Comment 5 Roy Golan 2014-06-10 07:27:24 UTC
(In reply to Michal Skrivanek from comment #4)
> or the same issue as in 1097256 ?

no its a db deadlock. the hotplug command changing row a and b in devices table
while monitoring is batch updateing b and a. 

looking further to sort this out. 


Genadi pls confirm you tried hotplug on more than 1 device

Comment 6 Roy Golan 2014-06-10 07:54:10 UTC
actually its the boot order update so this can colide on a single device uupdate as it triggers a change accross all device of a VM

Comment 7 Roy Golan 2014-06-10 07:59:58 UTC
Eli, 

ActivateDeactivateVmNic command is updating all devices under the same TX

VmDeviceUtils.updateBootOrderInVmDeviceAndStoreToDB(getVm().getStaticData())

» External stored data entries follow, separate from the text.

`design/flow/design.v`:
```
`timescale 1ns/1ps
module cruise_control(
	input throttle,
	input set,
	input accel,
	input coast,
	input cancel,
	input resume,
	input brake,
	input clock,
	input reset,
	output reg [31:0] speed,
	output reg [31:0] cruise_speed,
	output reg cruise_status
);
reg[3:0] current_state;         
reg[3:0] next_state;         
reg resume_flag;
always@(posedge clock)
begin
    if(reset==1'b1)
        current_state<=4'b1000;
    else
        current_state<=next_state;
end
always@(current_state,set,brake,throttle,cancel,resume,reset)
begin
    case(current_state)
    	4'b1000:
    	begin
        	if(reset==1'b0)
            		next_state<=4'b0001;  
        	else
            		next_state<=4'b1000;  
    	end
    	4'b0001:
    	begin
    		if((set==1'b1&&speed>=32'd45)||(resume==1'b1&&speed>=32'd0))
    		begin
        		next_state<=4'b0010; 
        		cruise_speed<=(resume==1)?cruise_speed:speed;  
        		resume_flag<=(resume==1)?1'b1:1'b0; 
    		end
    		else if(brake==1'b1) 
    	   		next_state<=4'b0100;
    		else
        		next_state<=4'b0001; 
	end
	4'b0100:
	begin
    		if(throttle==1'b1)
        	next_state<=4'b0001;
   		else if ((set==1'b1&&speed>32'd45)||(resume==1'b1&&speed>32'd0))
    		begin
        		next_state<=4'b0010; 
        		cruise_speed<=(resume==1)?cruise_speed:speed;
        		resume_flag<=(resume==1)?1'b1:1'b0;
    		end
    		else
        		next_state<=4'b0100;
	end
	4'b0010:
	begin
   	 	if(cancel==1'b1)
    		begin
        		next_state<=4'b0001; 
        		resume_flag<=1'b0;
    		end
    		else if(brake==1'b1)
    		begin
        		next_state<=4'b0100;
        		resume_flag<=1'b0;
    		end
    		else
       			next_state<=4'b0010;
	end
	endcase
end
always@(posedge clock)
begin
    case(current_state)
	4'b1000:
	begin
	    speed<=0;
	    cruise_speed<=0;
	    resume_flag<=1'b0;
	end
	4'b0001:
	 begin
		 if(throttle==1'b1)
		 begin
		        speed<=speed+32'd1;
 		 end
		 else if(throttle==1'b0&&speed>32'd0)
		        speed<=speed-32'd1;
	 end
	4'b0010:
	begin
		if(throttle==1)
		        speed<=speed+32'd1;
		else if(throttle==0)
		begin
		        if(resume_flag==1'b0)
		                speed<=(speed>cruise_speed)?(speed-1):cruise_speed;
		        else
		                speed<=(speed<cruise_speed)?(speed+1):cruise_speed;
		end
        		cruise_speed<=cruise_speed+32'd1;
		        cruise_speed<=cruise_speed-32'd1;
	end
	4'b0100:
	begin
		speed<=speed-32'd2;
	end
	endcase
end
always@(next_state)
begin
	    if(next_state==4'b0010)
		        cruise_status=1'b1;
	    else
		        cruise_status=1'b0;
end
endmodule
```
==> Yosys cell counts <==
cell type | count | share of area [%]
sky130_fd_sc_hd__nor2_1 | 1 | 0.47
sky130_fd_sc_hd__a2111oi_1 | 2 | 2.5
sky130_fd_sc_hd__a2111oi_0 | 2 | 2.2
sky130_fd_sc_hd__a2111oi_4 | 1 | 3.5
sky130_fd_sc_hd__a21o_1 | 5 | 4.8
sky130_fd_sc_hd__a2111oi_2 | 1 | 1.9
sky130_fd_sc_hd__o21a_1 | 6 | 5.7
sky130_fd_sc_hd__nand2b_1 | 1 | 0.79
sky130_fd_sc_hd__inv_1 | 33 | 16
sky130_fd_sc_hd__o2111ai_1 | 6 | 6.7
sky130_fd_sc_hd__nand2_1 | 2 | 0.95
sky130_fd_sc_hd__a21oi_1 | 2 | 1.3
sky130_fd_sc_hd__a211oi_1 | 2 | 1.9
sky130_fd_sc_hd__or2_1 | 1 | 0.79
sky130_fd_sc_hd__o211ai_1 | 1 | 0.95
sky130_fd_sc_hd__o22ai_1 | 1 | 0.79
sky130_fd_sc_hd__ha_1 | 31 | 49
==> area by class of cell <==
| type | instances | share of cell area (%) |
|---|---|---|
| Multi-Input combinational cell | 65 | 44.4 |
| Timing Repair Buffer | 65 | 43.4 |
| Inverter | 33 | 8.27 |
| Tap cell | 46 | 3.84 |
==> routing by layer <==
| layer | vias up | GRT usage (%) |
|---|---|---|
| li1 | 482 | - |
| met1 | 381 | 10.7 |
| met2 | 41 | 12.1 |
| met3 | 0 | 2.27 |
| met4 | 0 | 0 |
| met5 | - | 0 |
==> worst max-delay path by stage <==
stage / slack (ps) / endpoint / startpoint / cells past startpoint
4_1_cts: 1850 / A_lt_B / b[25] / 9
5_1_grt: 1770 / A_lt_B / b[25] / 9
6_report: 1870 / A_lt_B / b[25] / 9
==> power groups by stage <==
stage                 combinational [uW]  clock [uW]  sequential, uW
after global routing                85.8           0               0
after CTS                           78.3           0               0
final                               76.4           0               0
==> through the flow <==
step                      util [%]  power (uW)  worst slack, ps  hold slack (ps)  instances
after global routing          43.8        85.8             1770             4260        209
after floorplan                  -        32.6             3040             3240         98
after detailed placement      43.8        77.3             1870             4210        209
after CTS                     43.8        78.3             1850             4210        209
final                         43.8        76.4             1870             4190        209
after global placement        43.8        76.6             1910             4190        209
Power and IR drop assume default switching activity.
`/design/flow/run.sh`:
```
#!/bin/bash
# OpenROAD 26Q1-2900-gdf79404cd8, Yosys 0.63+post, stock flow scripts
make -C /OpenROAD-flow-scripts/flow DESIGN_CONFIG=/design/flow/config.mk WORK_HOME=/design/flow/orfs finish
```
`/design/flow/config.mk`:
```
export PLATFORM = sky130hd
export DESIGN_NAME = brc
export DESIGN_NICKNAME = brc
export VERILOG_FILES = /design/flow/design.v
export SDC_FILE = /design/flow/constraint.sdc
export NUM_CORES = 4
export LEC_CHECK = 1
export CORE_AREA = 10 10 99 99
export DIE_AREA = 0 0 109 109
```
`/design/flow/constraint.sdc`:
```
current_design brc

set clk_period 36.7
set clk_io_pct 0.2

create_clock -name clk0 -period $clk_period

set non_clock_inputs [all_inputs -no_clocks]
set_input_delay [expr $clk_period * $clk_io_pct] -clock clk0 $non_clock_inputs
set_output_delay [expr $clk_period * $clk_io_pct] -clock clk0 [all_outputs]
```
`/design/flow/design.v`:
```
module brc (
	input logic [31:0] i_rs1_data,  
	input logic [31:0] i_rs2_data,  
	input logic i_br_un,           
	output logic o_br_less,        
	output logic o_br_equal        
);
	logic signed_eq, signed_lt;
	logic unsigned_eq, unsigned_lt;
	brc_comparator_signed comp_signed (
		.a(i_rs1_data),
		.b(i_rs2_data),
		.A_eq_B(signed_eq),
		.A_lt_B(signed_lt)
	);
	brc_comparator_unsigned comp_unsigned (
		.a(i_rs1_data),
		.b(i_rs2_data),
		.A_eq_B(unsigned_eq),
		.A_lt_B(unsigned_lt)
	);
	mux2_1 mux_eq (
		.a(unsigned_eq),
		.b(signed_eq),
		.s(i_br_un),
		.y(o_br_equal)
	);
	mux2_1 mux_lt (
		.a(unsigned_lt),
		.b(signed_lt),
		.s(i_br_un),
		.y(o_br_less)
	);
endmodule
module brc_comparator_signed(
	input logic [31:0] a,
	input logic [31:0] b,
	output logic A_eq_B,
	output logic A_lt_B 
);
	logic [31:0] sub_result;
	logic cout;
	logic a_sign, b_sign;
	assign a_sign = a[31];
	assign b_sign = b[31];
	sub_32 sub (
		.a(a),
		.b(b),
		.s(sub_result),
		.cout(cout)
	);
	assign A_eq_B = (sub_result == 0);
	assign A_lt_B = (a_sign & ~b_sign) |   
                    (~(a_sign ^ b_sign) & ~cout);   
endmodule
module brc_comparator_unsigned(
    input logic [31:0] a, b,     
    output logic A_eq_B,         
    output logic A_lt_B        
);
    logic [31:0] sub_result;
    logic borrow;
    sub_32 subtractor (
        .a(a),
        .b(b),
        .s(sub_result),
        .cout(borrow)  
    );
    assign A_eq_B = (sub_result == 32'b0);  
    assign A_lt_B = ~borrow;                
endmodule
module full_adder (
	input logic a,
	input logic b,
	input logic cin,
	output logic sum,
	output logic cout
	);
	assign sum = a^b^cin;
	assign cout = (a&b) | cin&(a^b); 
endmodule
module mux2_1 (
	input logic a,
	input logic b,
	input logic s,
	output logic y
	);
	assign y = s ? b : a;
endmodule
module sub_32 (
	input logic [31:0] a,
	input logic [31:0] b,
	output logic [31:0] s,
	output logic cout
	);
	logic [31:0] b_inv;
	logic [32:0] carry;
    assign b_inv = ~b;   
    assign carry[0] = 1;  
	genvar i;
    generate
        for (i = 0; i < 32; i = i + 1) begin: adder_loop
            full_adder fa (
                .a(a[i]),
                .b(b_inv[i]),
                .cin(carry[i]),
                .sum(s[i]),
                .cout(carry[i+1])
            );
        end
    endgenerate
    assign cout = carry[32];
endmodule
```
==> reports/results.tsv <==
stage	metric	value	unit
worst_hold_path	hold_depth	3	
pwr	power.internal	11.49	uW
route	top_routing_layer_in_use	met3	
finish	filler_cell_count	829	
place	place.detailed.hpwl	3072	um
sta	final.min_clock_period	28.71	ns
route	detailroute.wirelength.met3	383	um
sta	finalMaxSlewViolations	0	
place	dp_cells	249	
sta	layout_setup_ws	7.993	ns
route	post_drt_via_cell_ratio	2.964	
floorplan	fp.dieW	109	um
sta	timing.final.hold_violations	0	
sta	worst-slew-pin-transition	0.1671	ns
pwr	share_clk_of_total_power	0	
setup_path	critPathRequiredTime	29.36	ns
floorplan	placement_rows	32	
route	final_antenna_net_count	0	
floorplan	fp-utilization	0.1111	
clock_network	cts_post_setup_buffers_inserted	0	
sta	grt_setup_unrepaired	false	
route	route.layer.met1.wl	1208	um
finish	regArea	0	um2
setup_path	timing.critical_path.arrival	21.37	ns
pwr	total_leakage_power	0.6928	nW
place	dpl_ws	7.779	ns
place	weighted_congestion_reported_at_the_end_of_routability_driven_placement	0.7947	
sta	fmaxAchievable	0.03484	GHz
pwr	pwr-share-comb	1.000	
pwr	power.share.sequential	0	
global_route	grt_antenna_before_repair	0	
sta	tns	0	ns
route	route.detailed.wl_per_inst	12.31	um
worst_hold_path	worstHoldPathType	input pin to output pin	
pwr	netSwitchingPower	7.287	uW
finish	finalNonFillerCells	249	
run	max_cap_viol_count	0	
sta	finalSetupViolCount	0	
synth	syn-cell-area	858.3	um2
floorplan	die_ar	11880	um2
pwr	power_switching_share	0.3880	
setup_path	worstPathMaxFanout	2	
synth	synth_area_per_cell	10.73	um2
finish	final_layout_size_suffix_gt1_frac	0.006803	
route	antenna_cells_inserted	0	
floorplan	pin_count	67	
route	drc	0	
global_route	globalRouteOverflowTotal	0	
synth	yosys_warnings	0	
synth	synth_stat.cells	80	
synth	ys_seq_frac	0	
finish	layout.area.comb	730.7	um2
global_route	groute.usage.overall	0.05309	
global_route	via_count_of_the_first_global_routing_pass	926	
run	openroad.warnings	33	
place	port_buffers	67	
finish	total_number_of_sequential_cells	0	
route	met2WireLength	1474	um
global_route	grt_max_degree	3	
setup_path	timing.critical_path.to_type	output pin	
pwr	post-layout-total-power	18.78	uW
setup_path	timing.setup.critical_path_class	input pin to output pin	
route	via_count	738	
floorplan	overall_die_height	109	um
floorplan	core_area	7727	um2
sta	maxSlewHeadroom	0.8886	
finish	areaGrowthSynthToFinish	93.00	%
setup_path	critPathMostFrequentCell	fa_1	
setup_path	cpPeakStageDelay	0.52	ns
clock_network	postCtsResizedCells	0	
setup_path	crit_path_top_delay_cell	or4_1	
pwr	ir_worst_vdd	4.906	uV
pwr	power-per-cell-area	11.34	nW/um2
setup_path	cp-start-kind	input pin	
finish	clock_buffers	0	
global_route	global_route_wire_length_before_repair	4671	um
route	drt_wl_total	3065	um
clock_network	hold_buffers	0	
synth	synth.yosys.chip_area	858.3	um2
route	dr.first_iter.drc_count	5	
synth	yosys.cell_types.count	8	
route	initial_drt_pass_iterations	3	
sta	final.period_utilization	0.7822	
status	outcome	complete, no violations	
synth	synthesis.instances	80
<file path="./constraint.sdc">
current_design fifo

set clk_period 410.8
set clk_io_pct 0.2

create_clock -name clk0 -period $clk_period [get_ports {clk}]

set non_clock_inputs [all_inputs -no_clocks]
set_input_delay [expr $clk_period * $clk_io_pct] -clock clk0 $non_clock_inputs
set_output_delay [expr $clk_period * $clk_io_pct] -clock clk0 [all_outputs]
</file>
<file path="./run.sh">
#!/bin/bash
# OpenROAD 26Q1-2900-gdf79404cd8, Yosys 0.63+post, stock flow scripts
make -C /OpenROAD-flow-scripts/flow DESIGN_CONFIG=/design/flow/config.mk WORK_HOME=/design/flow/orfs finish
</file>
**design/flow/design.v**
```verilog
module flex_counter
#(
  parameter NUM_CNT_BITS = 4
)
(
  input wire clk,
  input wire n_rst,
  input wire clear,
  input wire count_enable,
  input reg [NUM_CNT_BITS - 1:0] rollover_val,
  output reg [NUM_CNT_BITS - 1:0] count_out,
  output reg rollover_flag
);
reg [NUM_CNT_BITS - 1:0] n_count_out;
reg n_rollover_flag;
always_comb
begin
  n_count_out = count_out;
  n_rollover_flag = 0;
  if (clear == 1'b1)
  begin
    n_count_out = 0;
    n_rollover_flag = 0;
  end
  else
    if (count_enable == 1'b1)
      begin
	 if (rollover_val == count_out + 1'b1)
	   begin
              n_rollover_flag = 1'b1;
	   end    
	 n_count_out = count_out + 1'b1;  
	 if(count_out == rollover_val)
	   begin
              n_count_out = 1;
              n_rollover_flag = 0;
	   end
      end
end
always_ff @ (posedge clk, negedge n_rst)
begin
  if (n_rst == 1'b0 ) 
    begin
      count_out <= '0;
      rollover_flag <= 0;
    end
  else
    begin
    rollover_flag <= n_rollover_flag;
    count_out <= n_count_out;
    end
end
endmodule
module timer (
  input wire clk,
  input wire n_rst,
  input wire enable_timer,
  output wire shift_strobe,
  output wire packet_done
);
reg [3:0] count_out1;
reg [3:0] count_out2;
reg clk_rollover_flag;
reg bit_rollover_flag;
assign shift_strobe = clk_rollover_flag;
assign packet_done = bit_rollover_flag;
flex_counter #(4) CLK_CNT (.clk(clk), 
	                    .n_rst(n_rst), 
	                    .clear(bit_rollover_flag), 
	                    .count_enable(enable_timer), 
	                    .rollover_val(4'b1010), 
	                    .count_out(count_out1), 
	                    .rollover_flag(clk_rollover_flag)
	                    );
flex_counter #(4) BIT_CNT (.clk(clk), 
	                    .n_rst(n_rst), 
	                    .clear(bit_rollover_flag), 
	                    .count_enable(clk_rollover_flag), 
	                    .rollover_val(4'b1001), 
	                    .count_out(count_out2), 
	                    .rollover_flag(bit_rollover_flag)
	                    );
endmodule
```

so sorting the batch update is only one side.

a quick solution would be to sort the collection before itterating and updateing the boot order

more thoughrow solution is to find all places that update some table with itteration and make sure it uses collections and make the DAO sort them ahead.

Comment 8 GenadiC 2014-06-10 09:04:01 UTC
From what I recall we tried it on several devices.

Comment 9 Eli Mesika 2014-06-15 12:53:53 UTC
(In reply to Roy Golan from comment #7)
> Eli, 
> 
> ActivateDeactivateVmNic command is updating all devices under the same TX
> 
> VmDeviceUtils.updateBootOrderInVmDeviceAndStoreToDB(getVm().getStaticData())
> 
> 
> so sorting the batch update is only one side.
> 
> a quick solution would be to sort the collection before itterating and
> updateing the boot order
> 
> more thoughrow solution is to find all places that update some table with
> itteration and make sure it uses collections and make the DAO sort them
> ahead.

Agree
What info is needed here

Comment 10 Oved Ourfali 2014-06-15 15:13:14 UTC
I think no further input is required. 
Liran - please handle this one.

Comment 11 GenadiC 2014-07-03 07:23:01 UTC
Verified in  3.5.0-0.0.master.20140629172257.git0b16ed7.el6
Couldn't reproduce the problem

Comment 13 Eyal Edri 2015-02-17 17:09:51 UTC
rhev 3.5.0 was released. closing.